[[ Task inputs, beginning ]]
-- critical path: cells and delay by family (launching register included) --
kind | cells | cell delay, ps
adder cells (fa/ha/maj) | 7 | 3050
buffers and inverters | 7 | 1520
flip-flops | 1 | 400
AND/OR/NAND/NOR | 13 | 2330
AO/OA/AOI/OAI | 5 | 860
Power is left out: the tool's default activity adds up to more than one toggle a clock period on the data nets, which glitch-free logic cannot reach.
`src/sv/fcu_pkg.sv`:
```
// Package: opcodes, payload types and conversion functions for the format converter.
package fcu_pkg;

  typedef enum logic [1:0] {
    OP_UNPACK = 2'd0,
    OP_PACK   = 2'd1,
    OP_I2F    = 2'd2,
    OP_F2I    = 2'd3
  } fcu_op_t;

  localparam logic [7:0] F2I_EXP_MAX = 8'h9D;
  localparam logic [7:0] EXP_BIAS    = 8'd127;

  typedef struct packed {
    logic [1:0]  opcode;
    logic [63:0] source_low;
    logic [63:0] source_high;
    logic        fpu_usable;
  } fcu_in_t;

  typedef struct packed {
    logic [63:0] result_low;
    logic [63:0] result_high;
    logic        write_enable;
    logic        fpu_unusable_fault;
  } fcu_out_t;

  function automatic logic [31:0] unpack_half(input logic [15:0] p);
    unpack_half = {p[15], 7'd0, p[14:10], 3'd0, p[9:5], 3'd0, p[4:0], 3'd0};
  endfunction

  function automatic logic [15:0] pack_word(input logic [31:0] w);
    pack_word = {w[31], w[23:19], w[15:11], w[7:3]};
  endfunction

endpackage

```
`src/sv/format_convert_unit_core.sv`:
```
// Top level: registered single-pass format converter.
//   channel | ports                      | handshake
//   input   | in_payload                 | start & !busy
//   result  | out_payload                | out_valid, one cycle
// One item per cycle; the result passes through the input register
// and then the result register. busy is held low: the result side
// cannot stall. Reset clears the valid flags only.
module format_convert_unit_core import fcu_pkg::*; (
  input  logic     clk,
  input  logic     rst_n,
  input  logic     start,
  output logic     busy,
  input  fcu_in_t  in_payload,
  output logic     out_valid,
  output fcu_out_t out_payload
);
  fcu_in_t     in_r;
  logic        in_vld_r, out_vld_r;
  fcu_out_t    out_r, out_nxt;
  logic [31:0] i2f_res, f2i_res;

  assign busy = 1'b0;

  fcu_i2f u_i2f (.value(in_r.source_low[31:0]), .result(i2f_res));
  fcu_f2i u_f2i (.value(in_r.source_low[31:0]), .result(f2i_res));

  always_comb begin
    out_nxt = '0;
    out_nxt.write_enable = 1'b1;
    case (fcu_op_t'(in_r.opcode))
      OP_UNPACK: begin
        out_nxt.result_low  = {unpack_half(in_r.source_low[47:32]),
                               unpack_half(in_r.source_low[15:0])};
        out_nxt.result_high = {unpack_half(in_r.source_high[47:32]),
                               unpack_half(in_r.source_high[15:0])};
      end
      OP_PACK: begin
        out_nxt.result_low  = {16'd0, pack_word(in_r.source_low[63:32]),
                               16'd0, pack_word(in_r.source_low[31:0])};
        out_nxt.result_high = {16'd0, pack_word(in_r.source_high[63:32]),
                               16'd0, pack_word(in_r.source_high[31:0])};
      end
      default: begin
        if (!in_r.fpu_usable) begin
          out_nxt.write_enable       = 1'b0;
          out_nxt.fpu_unusable_fault = 1'b1;
        end else if (fcu_op_t'(in_r.opcode) == OP_I2F) begin
          out_nxt.result_low = {32'd0, i2f_res};
        end else begin
          out_nxt.result_low = {32'd0, f2i_res};
        end
      end
    endcase
  end

  always_ff @(posedge clk) begin
    if (!rst_n) begin
      in_vld_r  <= 1'b0;
      out_vld_r <= 1'b0;
    end else begin
      in_vld_r  <= start && !busy;
      out_vld_r <= in_vld_r;
    end
  end

  always_ff @(posedge clk) begin
    if (start && !busy) in_r <= in_payload;
    if (in_vld_r) out_r <= out_nxt;
  end

  assign out_valid   = out_vld_r;
  assign out_payload = out_r;

  a_lat: assert property (@(posedge clk) disable iff (!rst_n)
    (start && !busy) |=> ##1 out_valid) else $error("result missing");
  a_excl: assert property (@(posedge clk) disable iff (!rst_n)
    out_valid |-> !(out_payload.write_enable && out_payload.fpu_unusable_fault))
    else $error("write and fault together");
  a_fault_zero: assert property (@(posedge clk) disable iff (!rst_n)
    (out_valid && out_payload.fpu_unusable_fault) |->
      (out_payload.result_low == 64'd0 && out_payload.result_high == 64'd0))
    else $error("faulted result not zero");
endmodule

```
`src/sv/fcu_i2f.sv`:
```
// Signed 32-bit integer to single-precision float, round to nearest even.
module fcu_i2f import fcu_pkg::*; (
  input  logic [31:0] value,
  output logic [31:0] result
);
  logic        sign;
  logic [31:0] mag;
  logic [4:0]  msb;
  logic [31:0] norm;
  logic        guard, sticky, round_up;
  logic [24:0] mant;
  logic [7:0]  expo;

  always_comb begin
    sign = value[31];
    mag  = sign ? (32'd0 - value) : value;
    msb  = 5'd0;
    for (int i = 0; i < 32; i++) begin
      if (mag[i]) msb = 5'(i);
    end
    // normalize leading one to bit 31
    norm     = mag << (5'd31 - msb);
    guard    = norm[7];
    sticky   = |norm[6:0];
    round_up = guard && (sticky || norm[8]);
    mant     = {1'b0, norm[31:8]} + {24'd0, round_up};
    expo     = EXP_BIAS + {3'd0, msb} + {7'd0, mant[24]};
    if (mag == 32'd0) begin
      result = 32'd0;
    end else begin
      result = {sign, expo, mant[24] ? mant[23:1] : mant[22:0]};
    end
  end
endmodule

```
`src/sv/fcu_f2i.sv`:
```
// Single-precision float to signed 32-bit integer, truncating, with clamping.
module fcu_f2i import fcu_pkg::*; (
  input  logic [31:0] value,
  output logic [31:0] result
);
  logic [7:0]  e;
  logic [31:0] mant;
  logic [31:0] mag;

  always_comb begin
    e    = value[30:23];
    mant = {8'd0, 1'b1, value[22:0]};
    if (e >= 8'd150) mag = mant << 5'(e - 8'd150);
    else             mag = mant >> 5'(8'd150 - e);
    if (e > F2I_EXP_MAX)    result = value[31] ? 32'h8000_0000 : 32'h7FFF_FFFF;
    else if (e < EXP_BIAS)  result = 32'd0;
    else                    result = value[31] ? (32'd0 - mag) : mag;
  end
endmodule
```
`config.mk`:
```
export PLATFORM = sky130hd
export DESIGN_NAME = format_convert_unit_core
export DESIGN_NICKNAME = d
export VERILOG_FILES = /design/src/sv/fcu_pkg.sv /design/src/sv/format_convert_unit_core.sv /design/src/sv/fcu_i2f.sv /design/src/sv/fcu_f2i.sv
export SDC_FILE = /design/constraint.sdc
export NUM_CORES = 1
export LEC_CHECK = 0
export BUFFER_PORTS_ARGS = -buffer_cell sky130_fd_sc_hd__buf_2
export CORE_ASPECT_RATIO = 0.8
export CORE_UTILIZATION = 53
export DETAILED_ROUTE_END_ITERATION = 16
export MAX_ROUTING_LAYER = met4
export PLACE_DENSITY = 0.83
export SLEW_MARGIN = 0
export SYNTH_ARGS = -nofsm -noshare
export SYNTH_HDL_FRONTEND = slang
export SYNTH_SLANG_ARGS = --single-unit
```
`constraint.sdc`:
```
create_clock -name clk -period 6.6 [get_ports clk]
set_input_delay 1.98 -clock clk [delete_from_list [all_inputs] [get_ports clk]]
set_output_delay 1.98 -clock clk [all_outputs]
set_load 0.03 [all_outputs]
```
[[ Task inputs, end ]]
The problem: Tally the lines of the records that contain the word "cannot" and state the total alone.

Output of the task: 2